Depuis 2006, les Kaska Dena sont impliqués dans une querelle territoriale concernant leurs frontières occidentales, définies par le Traité n° 8. Les Premières Nations du Traité n° 8 de West Moberly, Halfway River, Saulteau, Prophet River, Doig River et Fort Nelson affirment que les véritables frontières occidentales définies par le Traité n° 8 épousent celles du bassin versant Arctique-Pacifique. En 2005, ces nations se rassemblent pour intenter une poursuite judiciaire et exiger de la Cour suprême de la Colombie-Britannique une déclaration territoriale. Si le gouvernement fédéral est d’accord avec les revendications des nations concernant la frontière, le gouvernement de Colombie-Britannique et le Conseil Kaska Dena s’y opposent, croyant en effet que les véritables frontières définies par le Traité n°8 se situent plus à l’est. La majorité du territoire ancestral kaska dena se trouve dans la partie occidentale du territoire du Traité n° 8, soit celle qui fait l’objet du conflit; par conséquent, la résolution de cette querelle est d’une grande importance pour les nations kaskas.
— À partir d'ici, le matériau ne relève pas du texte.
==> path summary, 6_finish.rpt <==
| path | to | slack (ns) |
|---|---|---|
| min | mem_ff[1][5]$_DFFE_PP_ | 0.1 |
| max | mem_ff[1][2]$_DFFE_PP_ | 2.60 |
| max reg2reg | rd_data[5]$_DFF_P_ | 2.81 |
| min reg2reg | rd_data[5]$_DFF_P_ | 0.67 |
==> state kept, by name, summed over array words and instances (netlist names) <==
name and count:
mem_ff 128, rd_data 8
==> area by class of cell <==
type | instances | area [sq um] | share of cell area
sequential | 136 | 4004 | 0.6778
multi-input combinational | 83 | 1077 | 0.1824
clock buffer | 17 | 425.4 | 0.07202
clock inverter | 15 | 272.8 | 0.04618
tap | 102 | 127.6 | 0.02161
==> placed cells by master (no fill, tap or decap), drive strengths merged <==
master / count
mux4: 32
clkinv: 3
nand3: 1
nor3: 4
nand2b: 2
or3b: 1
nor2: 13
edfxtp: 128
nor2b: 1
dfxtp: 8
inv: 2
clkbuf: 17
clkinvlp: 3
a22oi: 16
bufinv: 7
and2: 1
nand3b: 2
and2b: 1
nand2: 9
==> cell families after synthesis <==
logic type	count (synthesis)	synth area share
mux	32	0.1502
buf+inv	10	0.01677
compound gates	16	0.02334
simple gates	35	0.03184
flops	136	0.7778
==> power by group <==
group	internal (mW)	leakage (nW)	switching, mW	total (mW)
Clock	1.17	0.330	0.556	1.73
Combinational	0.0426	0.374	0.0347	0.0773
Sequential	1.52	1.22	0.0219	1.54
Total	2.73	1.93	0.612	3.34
File: config.mk
export PLATFORM = sky130hd
export DESIGN_NAME = knng_front
export DESIGN_NICKNAME = d
export VERILOG_FILES = /design/src/design/knng_pkg.sv /design/src/design/knng_front.sv
export SDC_FILE = /design/constraint.sdc
export NUM_CORES = 1
export LEC_CHECK = 0
export ABC_AREA = 0
export BUFFER_PORTS_ARGS = -buffer_cell sky130_fd_sc_hd__buf_2
export CAP_MARGIN = 20
export CORE_AREA = 2 2 81 83
export CTS_CLUSTER_SIZE = 10
export DETAILED_ROUTE_END_ITERATION = 6
export DIE_AREA = 0 0 83 85
export GPL_ROUTABILITY_DRIVEN = 0
export PLACE_DENSITY = 0.73
export SYNTH_ARGS = -nofsm -noshare
export SYNTH_HDL_FRONTEND = slang
export SYNTH_SLANG_ARGS = --single-unit
File: constraint.sdc
create_clock -name clock -period 2.1 [get_ports clock]
set_input_delay 0.315 -clock clock [delete_from_list [all_inputs] [get_ports clock]]
set_output_delay 0.315 -clock clock [all_outputs]
set_load 0.02 [all_outputs]
**src/rtl/tst_pkg.sv**
```systemverilog
package tst_pkg;

  localparam int unsigned NumSlotsDefault = 16;
  localparam int unsigned IdW   = 31;
  localparam int unsigned PosW  = 16;
  localparam int unsigned SlotW = 4;
  localparam int unsigned OpW   = 2;

  typedef enum logic [OpW-1:0] {
    OP_BEGAN     = 2'd0,
    OP_MOVED     = 2'd1,
    OP_ENDED     = 2'd2,
    OP_CANCELLED = 2'd3
  } op_e;

  typedef enum logic [OpW-1:0] {
    PH_PRESSED   = 2'd0,
    PH_MOVED     = 2'd1,
    PH_RELEASED  = 2'd2,
    PH_CANCELLED = 2'd3
  } phase_e;

  typedef logic [IdW-1:0]         id_t;
  typedef logic signed [PosW-1:0] pos_t;

endpackage

```
**src/rtl/tst_evt_if.sv**
```systemverilog
interface tst_evt_if;
  import tst_pkg::*;

  logic     valid;
  logic     ready;
  op_e      operation;
  id_t      touch_id;
  pos_t     pos_x;
  pos_t     pos_y;
  logic     last_in_batch;

  modport source (output valid, operation, touch_id, pos_x, pos_y, last_in_batch,
                  input ready);
  modport sink (input valid, operation, touch_id, pos_x, pos_y, last_in_batch,
                output ready);
endinterface

```
**src/rtl/tst_res_if.sv**
```systemverilog
interface tst_res_if;
  import tst_pkg::*;

  logic                found;
  logic                valid;
  logic                ready;
  logic [SlotW-1:0]    slot;
  phase_e              touch_phase;
  pos_t                cur_x;
  pos_t                cur_y;
  pos_t                prev_x;
  pos_t                prev_y;
  logic                batch_end;

  modport source (output valid, found, slot, touch_phase, cur_x, cur_y, prev_x, prev_y,
                  batch_end, input ready);
  modport sink (input valid, found, slot, touch_phase, cur_x, cur_y, prev_x, prev_y,
                batch_end, output ready);
endinterface

```
**src/rtl/tst_ram.sv**
```systemverilog
module tst_ram #(
  parameter int unsigned Width = 8,
  parameter int unsigned Depth = 16,
  localparam int unsigned AddrW = (Depth > 1) ? $clog2(Depth) : 1
) (
  input  logic             clk_i,
  input  logic             we_i,
  input  logic [AddrW-1:0] waddr_i,
  input  logic [Width-1:0] wdata_i,
  input  logic             re_i,
  input  logic [AddrW-1:0] raddr_i,
  output logic [Width-1:0] rdata_o
);

  logic [Width-1:0] mem_q [Depth];

  always_ff @(posedge clk_i) begin
    if (we_i) begin
      mem_q[waddr_i] <= wdata_i;
    end
    if (re_i) begin
      rdata_o <= mem_q[raddr_i];
    end
  end

endmodule

```
**src/rtl/touch_slot_tracker_unit.sv**
```systemverilog
// Touch slot tracker: matches one touch event per word against a table of NumSlots
// slots. The event is scanned against every slot through a single read port of the
// slot memory and one id comparator, one slot per cycle. The result word is written
// into the output register once the last slot has been compared and that register is
// free; the state machine then returns to idle, so a new event is taken only after
// the last one has finished; the input is not ready during the scan. A finished result
// waits in an output register while the next event is accepted. Busy flags live in
// flip-flops and are cleared by reset, so no clearing pass is needed.
module touch_slot_tracker_unit #(
  parameter int unsigned NumSlots = tst_pkg::NumSlotsDefault
) (
  input  logic       clk_i,
  input  logic       rst_ni,
  tst_evt_if.sink    evt_i,
  tst_res_if.source  res_o
);
  import tst_pkg::*;

  localparam int unsigned IdxW  = (NumSlots > 1) ? $clog2(NumSlots) : 1;
  localparam int unsigned CntW  = $clog2(NumSlots + 1);
  localparam int unsigned EntW  = IdW + 2 * PosW;
  localparam logic [IdxW-1:0] LastIdx = IdxW'(NumSlots - 1);
  localparam logic [CntW-1:0] CntEnd  = CntW'(NumSlots);

  localparam logic [1:0] ST_IDLE   = 2'd0;
  localparam logic [1:0] ST_SCAN   = 2'd1;
  localparam logic [1:0] ST_FINISH = 2'd2;

  logic [1:0]      state_q, state_d;
  op_e             op_q;
  id_t             id_q;
  pos_t            px_q, py_q;
  logic            last_q;
  logic [CntW-1:0] cnt_q, cnt_d;
  logic            rd_vld_q;
  logic [IdxW-1:0] rd_idx_q;
  logic            match_q, match_d;
  logic [IdxW-1:0] match_idx_q, match_idx_d;
  pos_t            old_x_q, old_x_d, old_y_q, old_y_d;
  logic            free_q, free_d;
  logic [IdxW-1:0] free_idx_q, free_idx_d;
  logic            busy_q [NumSlots];

  logic            out_valid_q;
  logic            out_found_q;
  logic [SlotW-1:0] out_slot_q;
  phase_e          out_phase_q;
  pos_t            out_cx_q, out_cy_q, out_px_q, out_py_q;
  logic            out_last_q;

  logic            evt_acc;
  logic            rd_issue;
  logic [EntW-1:0] rd_data;
  id_t             rd_owner;
  pos_t            rd_x, rd_y;
  logic            hit;
  logic            finish;
  logic            found;
  logic            keep_busy;
  logic [IdxW-1:0] sel_idx;
  logic [IdxW+SlotW-1:0] sel_wide;

  assign evt_acc   = evt_i.valid && evt_i.ready;
  assign evt_i.ready = (state_q == ST_IDLE);

  assign rd_issue = (state_q == ST_SCAN) && (cnt_q != CntEnd);
  assign rd_owner = rd_data[EntW-1 -: IdW];
  assign rd_x     = pos_t'(rd_data[2*PosW-1 -: PosW]);
  assign rd_y     = pos_t'(rd_data[PosW-1:0]);
  assign hit      = rd_vld_q && busy_q[rd_idx_q] && (rd_owner == id_q);

  assign finish    = (state_q == ST_FINISH) && (!out_valid_q || res_o.ready);
  assign found     = match_q || ((op_q == OP_BEGAN) && free_q);
  assign sel_idx   = match_q ? match_idx_q : free_idx_q;
  assign sel_wide  = {{SlotW{1'b0}}, sel_idx};
  assign keep_busy = (op_q == OP_BEGAN) || (op_q == OP_MOVED);

  tst_ram #(
    .Width (EntW),
    .Depth (NumSlots)
  ) u_slot_ram (
    .clk_i   (clk_i),
    .we_i    (finish && found),
    .waddr_i (sel_idx),
    .wdata_i ({id_q, px_q, py_q}),
    .re_i    (rd_issue),
    .raddr_i (cnt_q[IdxW-1:0]),
    .rdata_o (rd_data)
  );

  always_comb begin
    state_d     = state_q;
    cnt_d       = cnt_q;
    match_d     = match_q;
    match_idx_d = match_idx_q;
    old_x_d     = old_x_q;
    old_y_d     = old_y_q;
    free_d      = free_q;
    free_idx_d  = free_idx_q;
    case (state_q)
      ST_IDLE: begin
        if (evt_acc) begin
          state_d = ST_SCAN;
          cnt_d   = '0;
          match_d = 1'b0;
          free_d  = 1'b0;
        end
      end
      ST_SCAN: begin
        if (rd_issue) begin
          cnt_d = cnt_q + CntW'(1);
        end
        // The lowest matching slot and the lowest free slot win.
        if (hit && !match_q) begin
          match_d     = 1'b1;
          match_idx_d = rd_idx_q;
          old_x_d     = rd_x;
          old_y_d     = rd_y;
        end
        if (rd_vld_q && !busy_q[rd_idx_q] && !free_q) begin
          free_d     = 1'b1;
          free_idx_d = rd_idx_q;
        end
        if (rd_vld_q && (rd_idx_q == LastIdx)) begin
          state_d = ST_FINISH;
        end
      end
      ST_FINISH: begin
        if (finish) begin
          state_d = ST_IDLE;
        end
      end
      default: begin
        state_d = ST_IDLE;
      end
    endcase
  end

  always_ff @(posedge clk_i or negedge rst_ni) begin
    if (!rst_ni) begin
      state_q     <= ST_IDLE;
      cnt_q       <= '0;
      rd_vld_q    <= 1'b0;
      match_q     <= 1'b0;
      free_q      <= 1'b0;
      out_valid_q <= 1'b0;
      for (int i = 0; i < NumSlots; i++) begin
        busy_q[i] <= 1'b0;
      end
    end else begin
      state_q  <= state_d;
      cnt_q    <= cnt_d;
      rd_vld_q <= rd_issue;
      match_q  <= match_d;
      free_q   <= free_d;
      if (res_o.ready) begin
        out_valid_q <= 1'b0;
      end
      if (finish) begin
        out_valid_q <= 1'b1;
        if (found) begin
          busy_q[sel_idx] <= keep_busy;
        end
      end
    end
  end

  always_ff @(posedge clk_i) begin
    rd_idx_q    <= cnt_q[IdxW-1:0];
    match_idx_q <= match_idx_d;
    old_x_q     <= old_x_d;
    old_y_q     <= old_y_d;
    free_idx_q  <= free_idx_d;
    if (evt_acc) begin
      op_q   <= evt_i.operation;
      id_q   <= evt_i.touch_id;
      px_q   <= evt_i.pos_x;
      py_q   <= evt_i.pos_y;
      last_q <= evt_i.last_in_batch;
    end
    if (finish) begin
      out_last_q  <= last_q;
      out_found_q <= found;
      if (found) begin
        out_slot_q  <= sel_wide[SlotW-1:0];
        out_phase_q <= phase_e'(op_q);
        out_cx_q    <= px_q;
        out_cy_q    <= py_q;
        out_px_q    <= (op_q == OP_BEGAN) ? px_q : old_x_q;
        out_py_q    <= (op_q == OP_BEGAN) ? py_q : old_y_q;
      end else begin
        out_slot_q  <= '0;
        out_phase_q <= PH_PRESSED;
        out_cx_q    <= '0;
        out_cy_q    <= '0;
        out_px_q    <= '0;
        out_py_q    <= '0;
      end
    end
  end

  assign res_o.valid       = out_valid_q;
  assign res_o.found       = out_found_q;
  assign res_o.slot        = out_slot_q;
  assign res_o.touch_phase = out_phase_q;
  assign res_o.cur_x       = out_cx_q;
  assign res_o.cur_y       = out_cy_q;
  assign res_o.prev_x      = out_px_q;
  assign res_o.prev_y      = out_py_q;
  assign res_o.batch_end   = out_last_q;

endmodule

```
**src/flat_wrapper.sv**
```systemverilog
// flat-port wrapper written by rule: the top's interface ports become plain ports
module touch_slot_tracker_unit_flat import tst_pkg::*;
#(
  parameter int unsigned NumSlots = tst_pkg::NumSlotsDefault
)
  (clk_i, rst_ni, evt_i_valid, evt_i_operation, evt_i_touch_id, evt_i_pos_x, evt_i_pos_y, evt_i_last_in_batch, evt_i_ready, res_o_valid, res_o_found, res_o_slot, res_o_touch_phase, res_o_cur_x, res_o_cur_y, res_o_prev_x, res_o_prev_y, res_o_batch_end, res_o_ready);
  tst_evt_if evt_i_i ();
  tst_res_if res_o_i ();
  input  logic clk_i;
  input  logic rst_ni;
  input wire logic [$bits(evt_i_i.valid)-1:0] evt_i_valid;
  input wire logic [$bits(evt_i_i.operation)-1:0] evt_i_operation;
  input wire logic [$bits(evt_i_i.touch_id)-1:0] evt_i_touch_id;
  input wire logic [$bits(evt_i_i.pos_x)-1:0] evt_i_pos_x;
  input wire logic [$bits(evt_i_i.pos_y)-1:0] evt_i_pos_y;
  input wire logic [$bits(evt_i_i.last_in_batch)-1:0] evt_i_last_in_batch;
  output wire logic [$bits(evt_i_i.ready)-1:0] evt_i_ready;
  output wire logic [$bits(res_o_i.valid)-1:0] res_o_valid;
  output wire logic [$bits(res_o_i.found)-1:0] res_o_found;
  output wire logic [$bits(res_o_i.slot)-1:0] res_o_slot;
  output wire logic [$bits(res_o_i.touch_phase)-1:0] res_o_touch_phase;
  output wire logic [$bits(res_o_i.cur_x)-1:0] res_o_cur_x;
  output wire logic [$bits(res_o_i.cur_y)-1:0] res_o_cur_y;
  output wire logic [$bits(res_o_i.prev_x)-1:0] res_o_prev_x;
  output wire logic [$bits(res_o_i.prev_y)-1:0] res_o_prev_y;
  output wire logic [$bits(res_o_i.batch_end)-1:0] res_o_batch_end;
  input wire logic [$bits(res_o_i.ready)-1:0] res_o_ready;
  assign evt_i_i.valid = evt_i_valid;
  assign evt_i_i.operation = evt_i_operation;
  assign evt_i_i.touch_id = evt_i_touch_id;
  assign evt_i_i.pos_x = evt_i_pos_x;
  assign evt_i_i.pos_y = evt_i_pos_y;
  assign evt_i_i.last_in_batch = evt_i_last_in_batch;
  assign evt_i_ready = evt_i_i.ready;
  assign res_o_valid = res_o_i.valid;
  assign res_o_found = res_o_i.found;
  assign res_o_slot = res_o_i.slot;
  assign res_o_touch_phase = res_o_i.touch_phase;
  assign res_o_cur_x = res_o_i.cur_x;
  assign res_o_cur_y = res_o_i.cur_y;
  assign res_o_prev_x = res_o_i.prev_x;
  assign res_o_prev_y = res_o_i.prev_y;
  assign res_o_batch_end = res_o_i.batch_end;
  assign res_o_i.ready = res_o_ready;
  touch_slot_tracker_unit #(.NumSlots(NumSlots)) u_core (.clk_i(clk_i), .rst_ni(rst_ni), .evt_i(evt_i_i), .res_o(res_o_i));
endmodule
```
--- src/sv/lruope_pkg.sv ---
`timescale 1ns / 1ps
// ----------------------------------------------------------------------------
// lruope_pkg
// shared constants and types of the owner-preferred lru cache
// ----------------------------------------------------------------------------
package lruope_pkg;

    localparam int MAX_LINES = 8;
    localparam int RANK_W    = $clog2(MAX_LINES);
    localparam int CNT_W     = $clog2(MAX_LINES + 1);
    localparam int CFG_W     = 4;
    localparam int BLK_W     = 32;
    localparam int WORD_W    = 32;
    localparam int PID_W     = 8;
    localparam int TOT_W     = 32;

    localparam logic [CFG_W-1:0] LIMIT_RESET = CFG_W'(5);

    typedef logic [RANK_W-1:0] t_rank;
    typedef logic [CNT_W-1:0]  t_cnt;

    typedef enum logic [1:0] {
        ACT_HIT  = 2'd0,
        ACT_FILL = 2'd1,
        ACT_OWN  = 2'd2,
        ACT_GLOB = 2'd3
    } t_action;

    typedef struct packed {
        logic capture;
        logic look;
        logic update;
    } t_dp_cmd;

endpackage
--- src/sv/msgpack_record_frame_encoder_defines.svh ---
// ----------------------------------------------------------------------------
// MessagePack record frame encoder: assertion macros
// Shared concurrent assertion forms, clocked on clk and disabled in reset.
// ----------------------------------------------------------------------------
`ifndef MSGPACK_RECORD_FRAME_ENCODER_DEFINES_SVH
`define MSGPACK_RECORD_FRAME_ENCODER_DEFINES_SVH

// Same-cycle implication.
`define MRFE_ASSERT_NOW(label, clk, rst, ante, cons, msg) \
  label: assert property (@(posedge clk) disable iff (rst) (ante) |-> (cons)) \
    else $error(msg);

// Next-cycle implication.
`define MRFE_ASSERT_NEXT(label, clk, rst, ante, cons, msg) \
  label: assert property (@(posedge clk) disable iff (rst) (ante) |=> (cons)) \
    else $error(msg);

`endif

--- src/sv/mrfe_pkg.sv ---
// ----------------------------------------------------------------------------
// MessagePack record frame encoder package
// Field widths, MessagePack codes, controller states and the command and
// status bundles between controller and datapath.
// ----------------------------------------------------------------------------
`default_nettype none

package mrfe_pkg;

  localparam int ValueCount = 6;
  localparam int ValueWidth = 64;
  localparam int SlotWidth  = 3;
  localparam int InWidth    = ValueCount * ValueWidth;

  localparam logic [7:0] FixintMax    = 8'h7f;
  localparam logic [7:0] TagU8        = 8'hcc;
  localparam logic [7:0] TagU16       = 8'hcd;
  localparam logic [7:0] TagU32       = 8'hce;
  localparam logic [7:0] TagU64       = 8'hcf;
  localparam logic [7:0] FixarrayBase = 8'h90;
  localparam logic [7:0] ArrayHeader  = FixarrayBase | 8'(ValueCount);

  // payload = array header + one tag byte per value + body bytes
  localparam logic [5:0] PayloadBase  = 6'(1 + ValueCount);
  localparam logic [SlotWidth-1:0] LastSlot = SlotWidth'(ValueCount - 1);

  typedef enum logic [4:0] {
    S_IDLE = 5'b00001,
    S_LEN  = 5'b00010,
    S_HDR  = 5'b00100,
    S_TAG  = 5'b01000,
    S_BODY = 5'b10000
  } state_t;

  typedef enum logic [1:0] {
    SEL_LEN  = 2'd0,
    SEL_HDR  = 2'd1,
    SEL_TAG  = 2'd2,
    SEL_BODY = 2'd3
  } sel_t;

  typedef struct packed {
    logic                 load;
    logic                 emit;
    sel_t                 sel;
    logic [SlotWidth-1:0] slot;
    logic [2:0]           idx;
    logic                 last;
  } cmd_t;

  typedef struct packed {
    logic [3:0] body_len;
    logic       out_free;
  } sts_t;

  // Bytes after the tag byte: 0 for a fixint, else 1, 2, 4 or 8.
  function automatic logic [3:0] body_len(input logic [ValueWidth-1:0] v);
    logic [3:0] n;
    if (v <= ValueWidth'(FixintMax))       n = 4'd0;
    else if (v[ValueWidth-1:8] == '0)      n = 4'd1;
    else if (v[ValueWidth-1:16] == '0)     n = 4'd2;
    else if (v[ValueWidth-1:32] == '0)     n = 4'd4;
    else                                   n = 4'd8;
    return n;
  endfunction

endpackage

`default_nettype wire

--- src/sv/mrfe_ctrl.sv ---
// ----------------------------------------------------------------------------
// MessagePack record frame encoder: controller
// Sequences length prefix, array header, tag and body bytes of a frame,
// one word per cycle whenever the output register is free.
// ----------------------------------------------------------------------------
`default_nettype none

module mrfe_ctrl
  import mrfe_pkg::*;
(
  input  wire logic clk,
  input  wire logic rst,
  input  wire logic in_valid,
  output logic      in_ready,
  input  wire sts_t sts,
  output cmd_t      cmd
);

  state_t               state, state_next;
  logic [3:0]           cnt, cnt_next;
  logic [SlotWidth-1:0] slot, slot_next;
  logic [3:0]           cnt_dec;

  assign in_ready = (state == S_IDLE);
  assign cnt_dec  = cnt - 4'd1;

  always_comb begin
    state_next = state;
    cnt_next   = cnt;
    slot_next  = slot;
    cmd        = '0;
    cmd.slot   = slot;
    cmd.sel    = SEL_LEN;
    case (state)
      S_IDLE: begin
        if (in_valid) begin
          cmd.load   = 1'b1;
          cnt_next   = '0;
          slot_next  = '0;
          state_next = S_LEN;
        end
      end
      S_LEN: begin
        cmd.sel = SEL_LEN;
        cmd.idx = cnt[2:0];
        if (sts.out_free) begin
          cmd.emit = 1'b1;
          cnt_next = cnt + 4'd1;
          if (cnt == 4'd3) state_next = S_HDR;
        end
      end
      S_HDR: begin
        cmd.sel = SEL_HDR;
        if (sts.out_free) begin
          cmd.emit   = 1'b1;
          slot_next  = '0;
          state_next = S_TAG;
        end
      end
      S_TAG: begin
        cmd.sel  = SEL_TAG;
        cmd.last = (sts.body_len == 4'd0) && (slot == LastSlot);
        if (sts.out_free) begin
          cmd.emit = 1'b1;
          if (sts.body_len != 4'd0) begin
            cnt_next   = sts.body_len;
            state_next = S_BODY;
          end else if (slot == LastSlot) begin
            state_next = S_IDLE;
          end else begin
            slot_next = slot + 1'b1;
          end
        end
      end
      S_BODY: begin
        // big-endian: the remaining count picks the byte
        cmd.sel  = SEL_BODY;
        cmd.idx  = cnt_dec[2:0];
        cmd.last = (cnt == 4'd1) && (slot == LastSlot);
        if (sts.out_free) begin
          cmd.emit = 1'b1;
          cnt_next = cnt_dec;
          if (cnt == 4'd1) begin
            if (slot == LastSlot) begin
              state_next = S_IDLE;
            end else begin
              slot_next  = slot + 1'b1;
              state_next = S_TAG;
            end
          end
        end
      end
      default: begin
        state_next = S_IDLE;
      end
    endcase
  end

  always_ff @(posedge clk) begin
    if (rst) begin
      state <= S_IDLE;
      cnt   <= '0;
      slot  <= '0;
    end else begin
      state <= state_next;
      cnt   <= cnt_next;
      slot  <= slot_next;
    end
  end

endmodule

`default_nettype wire

--- src/sv/mrfe_dp.sv ---
// ----------------------------------------------------------------------------
// MessagePack record frame encoder: datapath
// Holds the record, its encoded lengths and payload size, selects the
// next frame byte and keeps the output register.
// ----------------------------------------------------------------------------
`default_nettype none

module mrfe_dp
  import mrfe_pkg::*;
(
  input  wire logic               clk,
  input  wire logic               rst,
  input  wire logic [InWidth-1:0] rec,
  input  wire cmd_t               cmd,
  output sts_t                    sts,
  output logic                    out_valid,
  input  wire logic               out_ready,
  output logic [7:0]              out_byte,
  output logic                    out_last
);

  logic [ValueWidth-1:0] vals [ValueCount];
  logic [3:0]            lens [ValueCount];
  logic [5:0]            payload;
  logic [5:0]            payload_next;
  logic [3:0]            cur_len;
  logic [ValueWidth-1:0] cur_val;
  logic [7:0]            tag_byte;
  logic [7:0]            byte_next;

  assign cur_len      = lens[cmd.slot];
  assign cur_val      = vals[cmd.slot];
  assign sts.body_len = cur_len;
  assign sts.out_free = !out_valid || out_ready;

  always_comb begin
    payload_next = PayloadBase;
    for (int i = 0; i < ValueCount; i++) begin
      payload_next = payload_next + {2'b00, body_len(rec[i*ValueWidth +: ValueWidth])};
    end
  end

  always_comb begin
    case (cur_len)
      4'd1:    tag_byte = TagU8;
      4'd2:    tag_byte = TagU16;
      4'd4:    tag_byte = TagU32;
      4'd8:    tag_byte = TagU64;
      default: tag_byte = cur_val[7:0];
    endcase
  end

  always_comb begin
    case (cmd.sel)
      SEL_LEN:  byte_next = (cmd.idx[1:0] == 2'd3) ? {2'b00, payload} : 8'h00;
      SEL_HDR:  byte_next = ArrayHeader;
      SEL_TAG:  byte_next = tag_byte;
      SEL_BODY: byte_next = cur_val[{cmd.idx, 3'b000} +: 8];
      default:  byte_next = 8'h00;
    endcase
  end

  always_ff @(posedge clk) begin
    if (cmd.load) begin
      payload <= payload_next;
      for (int i = 0; i < ValueCount; i++) begin
        vals[i] <= rec[i*ValueWidth +: ValueWidth];
        lens[i] <= body_len(rec[i*ValueWidth +: ValueWidth]);
      end
    end
    if (cmd.emit) begin
      out_byte <= byte_next;
      out_last <= cmd.last;
    end
  end

  always_ff @(posedge clk) begin
    if (rst) begin
      out_valid <= 1'b0;
    end else if (cmd.emit) begin
      out_valid <= 1'b1;
    end else if (out_ready) begin
      out_valid <= 1'b0;
    end
  end

endmodule

`default_nettype wire

--- src/sv/msgpack_record_frame_encoder.sv ---
// A record of six 64-bit unsigned values is taken in one word and sent out
// as one frame, one byte per word: a 4-byte big-endian payload length, the
// fixarray header 0x96, then each value as the shortest MessagePack
// unsigned integer (fixint, or 0xcc/0xcd/0xce/0xcf with 1, 2, 4 or 8
// big-endian body bytes). tlast marks the final byte. A frame of N bytes
// (11 to 59) leaves at one byte per cycle from the byte sequencer whenever
// the output register is free, and a new record is taken only once the
// final byte has been issued. The next record is accepted while the final
// byte still sits in the output register.
// ----------------------------------------------------------------------------
// MessagePack record frame encoder: top level
// Joins the frame controller and the byte datapath to the stream ports.
// ----------------------------------------------------------------------------
`default_nettype none

`include "msgpack_record_frame_encoder_defines.svh"

module msgpack_record_frame_encoder
  import mrfe_pkg::*;
(
  input  wire logic               clk,
  input  wire logic               rst,
  input  wire logic               s_axis_tvalid,
  output logic                    s_axis_tready,
  // cluster_id[63:0], event_kind[127:64], event_number[191:128],
  // event_total[255:192], start_stamp[319:256], end_stamp[383:320]
  input  wire logic [InWidth-1:0] s_axis_tdata,
  output logic                    m_axis_tvalid,
  input  wire logic               m_axis_tready,
  // out_byte[7:0]
  output logic [7:0]              m_axis_tdata,
  output logic                    m_axis_tlast
);

  cmd_t cmd;
  sts_t sts;

  mrfe_ctrl u_ctrl (
    .clk      (clk),
    .rst      (rst),
    .in_valid (s_axis_tvalid),
    .in_ready (s_axis_tready),
    .sts      (sts),
    .cmd      (cmd)
  );

  mrfe_dp u_dp (
    .clk       (clk),
    .rst       (rst),
    .rec       (s_axis_tdata),
    .cmd       (cmd),
    .sts       (sts),
    .out_valid (m_axis_tvalid),
    .out_ready (m_axis_tready),
    .out_byte  (m_axis_tdata),
    .out_last  (m_axis_tlast)
  );

  `MRFE_ASSERT_NOW(a_no_emit_when_idle, clk, rst, s_axis_tready, !cmd.emit, "byte emitted while idle")
  `MRFE_ASSERT_NOW(a_no_overwrite, clk, rst, cmd.emit, (!m_axis_tvalid || m_axis_tready), "waiting word overwritten")
  `MRFE_ASSERT_NEXT(a_busy_after_load, clk, rst, (s_axis_tvalid && s_axis_tready), (!s_axis_tready && !m_axis_tlast || !s_axis_tready && !cmd.last), "record taken while framing")

endmodule

`default_nettype wire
Le procès, qui a débuté en 2014, est toujours en cours.

Recoupements entre le territoire ancestral Kaska Dena et les terres définies par le Traité n° 8.
(avec la permission de Victor Temprano/Native-Land.ca)

En 2012, le Conseil Kaska Dena et le gouvernement provincial de la Colombie-Britannique signent une entente d’utilisation stratégique du territoire. Cette entente favorisera le taux d’emploi, l’investissement et le développement au sein des communautés kaskas. Le Conseil Kaska Dena a en outre été impliqué dans d’autres négociations avec le gouvernement provincial, dont l’Entente de consultation sur la forêt et de partage du revenu du Conseil Daylu Dena (2014), L’Entente de consultation sur la forêt et de partage du revenu de Dease River (2014), l’Entente de consultation sur la forêt et de partage du revenu de Kwadacha (2014) et l’Entente d’engagement stratégique du Conseil Kaska Dena (2015).

Les Kaska Dena aujourd’hui

Depuis 1981, le Conseil Kaska Dena représente les Kaskas dans les négociations de traités avec les gouvernements fédéral et provinciaux. Le Conseil a également pour mission de protéger la culture, la langue et l’héritage des Kaskas et vise à offrir des services sociaux et communautaires. Le Conseil compte neuf dirigeants, dont trois directeurs généraux élus.